- Required work: Will you transcribe the entries that follow, exactly and in full?

- Provided records:
This design comes from an exercise in tuning for small area, a short achievable clock period and few clock cycles per item on the open sky130 flow, not from production work.
Only simulation tests tie the RTL to the original design; equivalence was not proved.

==> inputs of lagoon <==
==> flow/design.v (excerpt) <==
module aes_core (
    input  logic                            clk,
    input  logic                            rst,
    input  logic                            start,
    input  logic [aes_pkg::block_width-1:0] plaintext,
    input  logic [aes_pkg::block_width-1:0] key,
    output logic [aes_pkg::block_width-1:0] ciphertext,
    output logic                            valid
);
==> module aes_ctrl, before the edit <==
module aes_ctrl (
    input  logic clk,
    input  logic rst,
    input  logic start,
    input  logic last_round,
    output logic running,
    output logic valid
);
    always_ff @(posedge clk or posedge rst) begin
        if (rst) begin
            running <= 1'b0;
            valid   <= 1'b0;
        end else begin
            valid <= running && last_round;
            if (!running) begin
                running <= start;
            end else if (last_round) begin
                running <= 1'b0;
            end
        end
    end
endmodule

- Task answer:
This design comes from an exercise in tuning for small area, a short achievable clock period and few clock cycles per item on the open sky130 flow, not from production work.
Only simulation tests tie the RTL to the original design; equivalence was not proved.

==> inputs of lagoon <==
==> flow/design.v (excerpt) <==
module aes_core (
    input  logic                            clk,
    input  logic                            rst,
    input  logic                            start,
    input  logic [aes_pkg::block_width-1:0] plaintext,
    input  logic [aes_pkg::block_width-1:0] key,
    output logic [aes_pkg::block_width-1:0] ciphertext,
    output logic                            valid
);
==> module aes_ctrl, before the edit <==
module aes_ctrl (
    input  logic clk,
    input  logic rst,
    input  logic start,
    input  logic last_round,
    output logic running,
    output logic valid
);
    always_ff @(posedge clk or posedge rst) begin
        if (rst) begin
            running <= 1'b0;
            valid   <= 1'b0;
        end else begin
            valid <= running && last_round;
            if (!running) begin
                running <= start;
            end else if (last_round) begin
                running <= 1'b0;
            end
        end
    end
endmodule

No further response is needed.